TASK INSTRUCTIONS » Below are the records; copy every line in them that holds the string "geofence".
EXTRACTED RECORDS section start
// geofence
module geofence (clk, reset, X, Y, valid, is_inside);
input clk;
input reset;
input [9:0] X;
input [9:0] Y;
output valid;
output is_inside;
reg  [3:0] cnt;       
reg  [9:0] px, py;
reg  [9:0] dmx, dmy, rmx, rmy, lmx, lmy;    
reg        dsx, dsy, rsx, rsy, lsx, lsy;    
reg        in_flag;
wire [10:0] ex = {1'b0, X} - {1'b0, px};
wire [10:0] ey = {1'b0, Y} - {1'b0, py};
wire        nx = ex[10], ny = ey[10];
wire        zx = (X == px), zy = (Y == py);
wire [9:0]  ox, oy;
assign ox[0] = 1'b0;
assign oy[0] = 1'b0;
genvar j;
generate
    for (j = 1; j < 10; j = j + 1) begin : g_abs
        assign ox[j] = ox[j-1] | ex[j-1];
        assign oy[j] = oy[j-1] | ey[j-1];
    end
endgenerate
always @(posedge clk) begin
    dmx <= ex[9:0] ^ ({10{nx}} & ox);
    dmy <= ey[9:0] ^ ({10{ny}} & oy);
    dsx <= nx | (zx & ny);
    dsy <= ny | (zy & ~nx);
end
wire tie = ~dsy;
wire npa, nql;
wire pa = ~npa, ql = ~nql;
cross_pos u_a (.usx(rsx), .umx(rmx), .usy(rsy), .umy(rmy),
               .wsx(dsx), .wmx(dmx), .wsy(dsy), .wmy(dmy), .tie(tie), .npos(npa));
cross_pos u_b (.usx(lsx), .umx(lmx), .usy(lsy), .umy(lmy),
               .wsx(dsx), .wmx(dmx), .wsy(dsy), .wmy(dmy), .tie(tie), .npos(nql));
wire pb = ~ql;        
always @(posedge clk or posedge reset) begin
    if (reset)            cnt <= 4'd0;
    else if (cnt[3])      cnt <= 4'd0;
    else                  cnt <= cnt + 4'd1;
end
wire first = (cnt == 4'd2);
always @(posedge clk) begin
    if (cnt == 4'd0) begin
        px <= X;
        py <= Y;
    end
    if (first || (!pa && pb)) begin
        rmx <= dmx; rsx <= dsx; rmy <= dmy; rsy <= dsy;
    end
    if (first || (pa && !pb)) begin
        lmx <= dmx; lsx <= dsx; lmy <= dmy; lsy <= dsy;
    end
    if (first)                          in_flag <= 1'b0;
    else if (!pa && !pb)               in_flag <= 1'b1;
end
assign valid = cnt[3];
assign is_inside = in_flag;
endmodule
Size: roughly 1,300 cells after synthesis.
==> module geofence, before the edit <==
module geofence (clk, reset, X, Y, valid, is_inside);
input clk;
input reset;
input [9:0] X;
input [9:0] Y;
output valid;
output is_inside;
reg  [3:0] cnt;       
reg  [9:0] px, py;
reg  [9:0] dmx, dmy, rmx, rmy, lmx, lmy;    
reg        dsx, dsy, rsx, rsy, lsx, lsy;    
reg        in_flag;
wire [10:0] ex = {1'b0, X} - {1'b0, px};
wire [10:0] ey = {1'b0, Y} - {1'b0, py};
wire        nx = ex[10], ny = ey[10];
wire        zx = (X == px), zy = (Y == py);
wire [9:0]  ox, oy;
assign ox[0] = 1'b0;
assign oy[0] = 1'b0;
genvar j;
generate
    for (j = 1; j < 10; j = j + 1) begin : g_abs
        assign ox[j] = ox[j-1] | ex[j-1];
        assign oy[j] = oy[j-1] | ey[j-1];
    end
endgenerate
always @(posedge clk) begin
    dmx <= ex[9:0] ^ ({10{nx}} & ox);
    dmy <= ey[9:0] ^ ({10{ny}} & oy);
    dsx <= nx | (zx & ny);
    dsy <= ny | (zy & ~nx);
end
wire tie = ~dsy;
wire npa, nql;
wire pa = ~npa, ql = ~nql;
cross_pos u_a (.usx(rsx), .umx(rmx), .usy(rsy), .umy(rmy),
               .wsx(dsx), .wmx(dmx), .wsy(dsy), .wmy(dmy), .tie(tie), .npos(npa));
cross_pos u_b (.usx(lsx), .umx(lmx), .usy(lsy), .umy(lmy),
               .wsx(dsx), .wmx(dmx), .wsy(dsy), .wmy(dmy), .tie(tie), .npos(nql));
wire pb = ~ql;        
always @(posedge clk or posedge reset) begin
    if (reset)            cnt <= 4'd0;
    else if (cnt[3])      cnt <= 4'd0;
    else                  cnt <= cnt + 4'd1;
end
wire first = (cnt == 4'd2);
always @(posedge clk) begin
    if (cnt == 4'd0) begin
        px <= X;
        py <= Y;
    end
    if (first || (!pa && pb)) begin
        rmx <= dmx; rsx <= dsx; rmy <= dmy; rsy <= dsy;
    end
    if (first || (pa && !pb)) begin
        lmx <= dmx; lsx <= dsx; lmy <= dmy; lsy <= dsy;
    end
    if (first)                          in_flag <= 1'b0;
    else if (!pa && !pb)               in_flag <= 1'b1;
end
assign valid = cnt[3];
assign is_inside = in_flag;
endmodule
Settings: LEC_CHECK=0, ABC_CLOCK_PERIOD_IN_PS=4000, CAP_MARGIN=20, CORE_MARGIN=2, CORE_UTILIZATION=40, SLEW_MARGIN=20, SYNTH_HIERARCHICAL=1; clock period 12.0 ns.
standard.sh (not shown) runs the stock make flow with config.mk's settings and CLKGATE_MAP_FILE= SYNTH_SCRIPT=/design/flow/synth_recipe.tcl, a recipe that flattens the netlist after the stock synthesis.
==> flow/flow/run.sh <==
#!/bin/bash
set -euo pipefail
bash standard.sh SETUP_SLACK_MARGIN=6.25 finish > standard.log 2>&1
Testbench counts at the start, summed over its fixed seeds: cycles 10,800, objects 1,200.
EXTRACTED RECORDS section end
EXTRACTED RECORDS section start
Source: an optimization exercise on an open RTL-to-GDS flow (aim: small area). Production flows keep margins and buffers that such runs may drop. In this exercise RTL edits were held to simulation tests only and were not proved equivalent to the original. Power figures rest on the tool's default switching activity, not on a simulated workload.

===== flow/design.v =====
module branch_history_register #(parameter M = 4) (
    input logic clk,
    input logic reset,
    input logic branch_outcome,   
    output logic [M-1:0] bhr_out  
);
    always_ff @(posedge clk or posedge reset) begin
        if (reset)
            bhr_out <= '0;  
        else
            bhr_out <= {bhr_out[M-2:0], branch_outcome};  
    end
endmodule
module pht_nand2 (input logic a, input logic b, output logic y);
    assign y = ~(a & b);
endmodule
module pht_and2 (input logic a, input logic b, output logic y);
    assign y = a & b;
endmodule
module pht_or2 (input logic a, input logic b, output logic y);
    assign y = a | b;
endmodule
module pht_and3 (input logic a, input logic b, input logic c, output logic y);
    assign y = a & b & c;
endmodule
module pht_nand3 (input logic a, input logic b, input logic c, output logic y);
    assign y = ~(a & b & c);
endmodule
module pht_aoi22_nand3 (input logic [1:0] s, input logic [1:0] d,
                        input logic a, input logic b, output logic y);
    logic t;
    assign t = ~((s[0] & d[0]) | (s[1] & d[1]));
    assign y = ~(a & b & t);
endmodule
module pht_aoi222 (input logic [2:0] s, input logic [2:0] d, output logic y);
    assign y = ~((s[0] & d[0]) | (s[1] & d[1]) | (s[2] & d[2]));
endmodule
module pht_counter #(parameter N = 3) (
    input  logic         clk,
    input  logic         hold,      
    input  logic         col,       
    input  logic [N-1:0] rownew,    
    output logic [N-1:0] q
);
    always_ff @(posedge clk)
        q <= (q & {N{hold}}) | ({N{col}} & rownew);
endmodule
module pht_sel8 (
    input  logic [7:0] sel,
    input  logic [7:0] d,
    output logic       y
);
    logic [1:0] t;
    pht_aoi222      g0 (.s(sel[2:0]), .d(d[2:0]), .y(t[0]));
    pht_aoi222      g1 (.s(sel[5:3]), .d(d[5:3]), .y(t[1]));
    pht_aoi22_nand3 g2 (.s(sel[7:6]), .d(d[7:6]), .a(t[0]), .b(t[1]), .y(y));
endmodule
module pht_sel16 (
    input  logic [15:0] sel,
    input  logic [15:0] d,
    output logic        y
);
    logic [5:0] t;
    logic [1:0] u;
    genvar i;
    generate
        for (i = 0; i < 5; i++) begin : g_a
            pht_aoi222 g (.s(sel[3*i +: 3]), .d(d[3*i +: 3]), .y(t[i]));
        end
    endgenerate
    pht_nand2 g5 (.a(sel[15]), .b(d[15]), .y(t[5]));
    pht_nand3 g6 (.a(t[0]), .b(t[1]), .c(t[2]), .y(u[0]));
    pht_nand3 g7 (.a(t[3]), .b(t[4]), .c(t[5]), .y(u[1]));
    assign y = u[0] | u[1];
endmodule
EXTRACTED RECORDS section end
RESPONSE TO THE EXERCISE »
// geofence
module geofence (clk, reset, X, Y, valid, is_inside);
==> module geofence, before the edit <==
module geofence (clk, reset, X, Y, valid, is_inside);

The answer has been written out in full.